Our first few meetings were tiny, but the word spread and we grew. Our goal was to keep the meetings positive, personal and helpful. It helped that Mr. T had a great sense of humor and was always in control. I was the greeter and good with one on one talks and kept track of the details of our members and a bunch of other things.
Over the next 6yrs we had a variety of speakers and planned topics the group wanted to know more about. We had a yearly annual picnic, we did our part with the yearly MS Walk, and we went to seminars, classes and other MS events. We also volunteered at the MS Society to help with various things. We even went down to the state capital to lobby on a certain bill we wanted passed. Guess what, sometimes you can fight city hall and win.
Along the way (surprisingly to us), we gathered awards and plaques. What that told me was that we had succeeded in helping and that is all either one of us wanted to do. However, I still feel like I learned far more on how to live with MS and life, for it taught me so much about me. I learned how to control my shyness and stand up for myself and others.
In the years with the group I met all sorts of people in all walks of life and about how they handled MS. A lot of it was pretty positive and some really negative and some very sad. But as a group we came together and learned from it and that was a good thing. We were going through doors together with more to come. The biggest thing I learned is that MS is just one of many diseases that are hard to live with and can change your life and you need a certain amount of support to go on with your life no matter what the problems are.

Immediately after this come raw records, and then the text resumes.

==> inputs of run R <==
## audio_core
module audio_core(
	input clk,          
	input rst,          
	input tick,         
	input tick_1m,      
	input [15:0] accel_z,     
	input accel_valid,        
	output wire beat,   
	output [7:0] LED,   
	input PB_PLY, 	     
	input [3:0]  VOL,	  
	output P,		     
	output [3:0] SEGA,  
	output [7:0] SEGD,  
	output [7:0] BPM,   
	input [15:0] DATA,	  
	output note_req,      
	output song_end       
	);
clock: 10.0 ns
lec_check: 0
abc_area: 0
cap_margin: 40
core_aspect_ratio: 1.12
core_margin: 3
core_utilization: 63
cts_cluster_diameter: 242
gpl_routability_driven: 1
gpl_timing_driven: 1
min_routing_layer: met2
place_density_lb_addon: 0.07
setup_slack_margin: -0.11
slew_margin: 25
run.sh (not shown) runs the stock make flow with config.mk's settings and CLKGATE_MAP_FILE=.
==> inputs of run Z, as changes to run R <==
- ABC_AREA: 0 -> 1
- CAP_MARGIN: 40 -> 20
- CORE_ASPECT_RATIO: 1.12 -> default
- CORE_MARGIN: 3 -> 2
- CORE_UTILIZATION: 63 -> 69
- CTS_CLUSTER_DIAMETER: 242 -> 390
- CTS_CLUSTER_SIZE: default -> 99
- GPL_ROUTABILITY_DRIVEN: 1 -> default
- GPL_TIMING_DRIVEN: 1 -> default
- MIN_ROUTING_LAYER: met2 -> default
- PLACE_DENSITY: default -> 0.86
- PLACE_DENSITY_LB_ADDON: 0.07 -> default
- SETUP_SLACK_MARGIN: -0.11 -> default
- SLEW_MARGIN: 25 -> 20
==> flow/constraint.sdc (replaced) <==
create_clock -name core_clock -period 4.81 [get_ports {clk}]
set_input_delay 0.9620 -clock core_clock [delete_from_list [all_inputs] [get_ports {clk}]]
set_output_delay 0.9620 -clock core_clock [all_outputs]
set_load 0.01 [all_outputs]
==> comparison table <==
item	run R	run Z
Result of the run	stopped before the end	stopped before the end
Failing step	5_1_grt	4_1_cts
Horizontal die dimension	205.6 µm	201.1 µm
Simple-gate share of the synthesized area	24.69%	30.53%
Routability congestion estimate from global placement	1.523	1.584
Std cell rows	81	72
Placed inst area	0.02904 mm²	0.03685 mm²
Avg Inst Size Synth	7.153 µm²	6.129 µm²
Area reported by Yosys stat	0.02811 mm²	0.02679 mm²
Seq share, synth	17.45%	18.31%
Mapped cell area	0.02811 mm²	0.02679 mm²
Ao+oa area frac	31.08%	21.99%
Core region area	0.04388 mm²	0.03847 mm²
Yosys cell count	3930	4371
DPL Wire Length	82380 µm	111000 µm
Portion of netlist area occupied by mux cells	2.288%	0%
Proportion of netlist area held by the largest area contributor	14.03%	14.72%
Most used standard cell by instance count after synthesis	sky130_fd_sc_hd__nor2_1	sky130_fd_sc_hd__nand2_1

==> v28: inputs <==
Starting RTL as in the previous note.
Settings: LEC_CHECK=0, CAP_MARGIN=20, CORE_MARGIN=2, CORE_UTILIZATION=56, SETUP_SLACK_MARGIN=1.32, SLEW_MARGIN=20; clock period 4.8 ns.
==> v24: changes against v28 <==
--- a/flow/config.mk
+++ b/flow/config.mk
@@ -6,7 +6,12 @@
 export NUM_CORES = 4
 export LEC_CHECK = 0
+export ABC_AREA = 0
 export CAP_MARGIN = 20
 export CORE_MARGIN = 2
-export CORE_UTILIZATION = 56
-export SETUP_SLACK_MARGIN = 1.32
+export CORE_UTILIZATION = 27
+export CTS_CLUSTER_SIZE = 55
+export GPL_TIMING_DRIVEN = 1
+export MIN_ROUTING_LAYER = met2
+export PLACE_DENSITY_LB_ADDON = 0.05
 export SLEW_MARGIN = 20
+export TNS_END_PERCENT = 70
==> flow/constraint.sdc (replaced) <==
create_clock -name core_clock -period 4.79 [get_ports {clk}]
set_input_delay 0.9580 -clock core_clock [delete_from_list [all_inputs] [get_ports {clk}]]
set_output_delay 0.9580 -clock core_clock [all_outputs]
set_load 0.01 [all_outputs]
==> v17: changes against v28 <==
--- a/flow/config.mk
+++ b/flow/config.mk
@@ -6,7 +6,12 @@
 export NUM_CORES = 4
 export LEC_CHECK = 0
-export CAP_MARGIN = 20
+export CAP_MARGIN = 0
+export CELL_PAD_IN_SITES_DETAIL_PLACEMENT = 2
+export CELL_PAD_IN_SITES_GLOBAL_PLACEMENT = 3
 export CORE_MARGIN = 2
-export CORE_UTILIZATION = 56
-export SETUP_SLACK_MARGIN = 1.32
+export CORE_UTILIZATION = 40
+export GPL_ROUTABILITY_DRIVEN = 1
+export HOLD_SLACK_MARGIN = 0.3
+export MAX_ROUTING_LAYER = met4
 export SLEW_MARGIN = 20
+export TNS_END_PERCENT = 55
==> flow/constraint.sdc (replaced) <==
create_clock -name core_clock -period 10.2 [get_ports {clk}]
set_input_delay 2.0400 -clock core_clock [delete_from_list [all_inputs] [get_ports {clk}]]
set_output_delay 2.0400 -clock core_clock [all_outputs]
set_load 0.01 [all_outputs]
==> job_summary.md <==
## Synthesis and layout report

| Metric | Value |
|---|---|
| Init Core Util | `40.3%` |
| GRT met2 Usage | `65.4%` |
| FP Rows | `97` |
| GPL Wtd Cong | `1.16` |
| TritonCTS Buffers | `28` |
| Chip width | `269 um` |
| Met3 usage | `8.63%` |
| Status | `no timing/DRC/antenna violations` |
| Detailed-placement wirelength estimate | `108,000 um` |
The numbers above come from v17.

==> job_summary.md <==
## Synthesis and layout report

| Metric | Value |
|---|---|
| Status | `finished with violations` |
| Violated Checks | `setup timing` |
| Final Setup Violations | `62` |
| Detailed-placement wirelength estimate | `136,000 um` |
| Final WS setup | `-1.28 ns` |
| TritonCTS Buffers | `29` |
| Chip width | `327 um` |
The numbers above come from v24.

==> job_summary.md <==
### Metrics collected by this job

| Metric | Value |
|---|---|
| Met3 usage | `57.4%` |
| Status | `stopped before the end` |
| Error msg | `[ERROR GRT-0232] Routing congestion too high. Check the congestion heatmap in the GUI.` |
| Chip width | `228 um` |
| TritonCTS Buffers | `25` |
| Stop stage | `5_1_grt` |
| Init Core Util | `56.4%` |
The numbers above come from v28.


==> fjord <==
Starting RTL as in the previous note.
==> flow/config.mk <==
export PLATFORM = sky130hd
export DESIGN_NAME = audio_core
export DESIGN_NICKNAME = audio_core
export VERILOG_FILES = /design/flow/design.v
export SDC_FILE = /design/flow/constraint.sdc
export NUM_CORES = 4
export LEC_CHECK = 0
export CAP_MARGIN = 20
export CORE_MARGIN = 3
export CORE_UTILIZATION = 35
export CTS_CLUSTER_DIAMETER = 33
export PLACE_DENSITY_LB_ADDON = 0.17
export SLEW_MARGIN = 20
==> flow/constraint.sdc <==
create_clock -name core_clock -period 10.0 [get_ports {clk}]
set_input_delay 2.0000 -clock core_clock [delete_from_list [all_inputs] [get_ports {clk}]]
set_output_delay 2.0000 -clock core_clock [all_outputs]
set_load 0.01 [all_outputs]
==> inputs of quartz, as changes to fjord <==
==> flow/config.mk (replaced) <==
export PLATFORM = sky130hd
export DESIGN_NAME = audio_core
export DESIGN_NICKNAME = audio_core
export VERILOG_FILES = /design/flow/design.v
export SDC_FILE = /design/flow/constraint.sdc
export NUM_CORES = 4
export LEC_CHECK = 0
export CAP_MARGIN = 35
export CELL_PAD_IN_SITES_DETAIL_PLACEMENT = 2
export CORE_MARGIN = 2
export CORE_UTILIZATION = 40
export HOLD_SLACK_MARGIN = 0.3
export SLEW_MARGIN = 20
export TNS_END_PERCENT = 55
==> flow/constraint.sdc (replaced) <==
create_clock -name core_clock -period 9.03 [get_ports {clk}]
set_input_delay 1.8060 -clock core_clock [delete_from_list [all_inputs] [get_ports {clk}]]
set_output_delay 1.8060 -clock core_clock [all_outputs]
set_load 0.01 [all_outputs]
==> inputs of violet, as changes to fjord <==
==> flow/config.mk (replaced) <==
export PLATFORM = sky130hd
export DESIGN_NAME = audio_core
export DESIGN_NICKNAME = audio_core
export VERILOG_FILES = /design/flow/design.v
export SDC_FILE = /design/flow/constraint.sdc
export NUM_CORES = 4
export LEC_CHECK = 0
export CAP_MARGIN = 30
export CELL_PAD_IN_SITES_GLOBAL_PLACEMENT = 0
export CORE_ASPECT_RATIO = 0.84
export CORE_MARGIN = 2
export CORE_UTILIZATION = 27
export CTS_CLUSTER_DIAMETER = 361
export CTS_CLUSTER_SIZE = 72
export GPL_ROUTABILITY_DRIVEN = 0
export GPL_TIMING_DRIVEN = 0
export MAX_ROUTING_LAYER = met5
export MIN_ROUTING_LAYER = met2
export PLACE_DENSITY_LB_ADDON = 0.17
export SETUP_SLACK_MARGIN = 1.63
export SLEW_MARGIN = 40
export TNS_END_PERCENT = 90
==> flow/constraint.sdc (replaced) <==
create_clock -name core_clock -period 11.8 [get_ports {clk}]
set_input_delay 2.3600 -clock core_clock [delete_from_list [all_inputs] [get_ports {clk}]]
set_output_delay 2.3600 -clock core_clock [all_outputs]
set_load 0.01 [all_outputs]
==> results.md <==
| Result | This run | Unit |
| --- | --- | --- |
| Starting density of the core | 0.272 | - |
| Last flow stage reached | global routing | - |
| Result of the run | did not finish | - |
| Most used routing layer | met3 | - |
| Placed instance count | 5370 | - |
| Vertical die dimension | 300 | um |
| Error Message | [ERROR GRT-0116] Global routing finished with congestion. Check the congestion regions in the DRC Viewer. | - |
Source of the figures above: violet

==> results.md <==
| Result | This run | Unit |
| --- | --- | --- |
| Result of the run | failed layout checks | - |
| Layout Check Fail Reasons | negative setup slack | - |
| Worst Slack Setup Final | -130 | ps |
| Final setup violating endpoints | 1 | - |
Source of the figures above: quartz

==> results.md <==
| Result | This run | Unit |
| --- | --- | --- |
| Result of the run | finished clean | - |
| Most used routing layer | met2 | - |
| Input/output buffers | 70 | - |
| Count of pins on the block boundary | 74 | - |
| Placed instance count | 4858 | - |
| Share of the cycle needed by the critical path after routing | 0.847 | - |
| Vertical die dimension | 289 | um |
Source of the figures above: fjord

I am NOT an MS’er, I detest that terminology! I am simply a person who has an illness called MS but it’s not who I am inside. I do not let MS define who I am. I did do that in the beginning but I am an individual person not a label! Looking at all the people in my group all I ever saw were people’s abilities and their own unique personalities. It is important to stay true to yourself however best you can. Having MS and being a co-leader of a support group taught me about another side of life and I am grateful for that.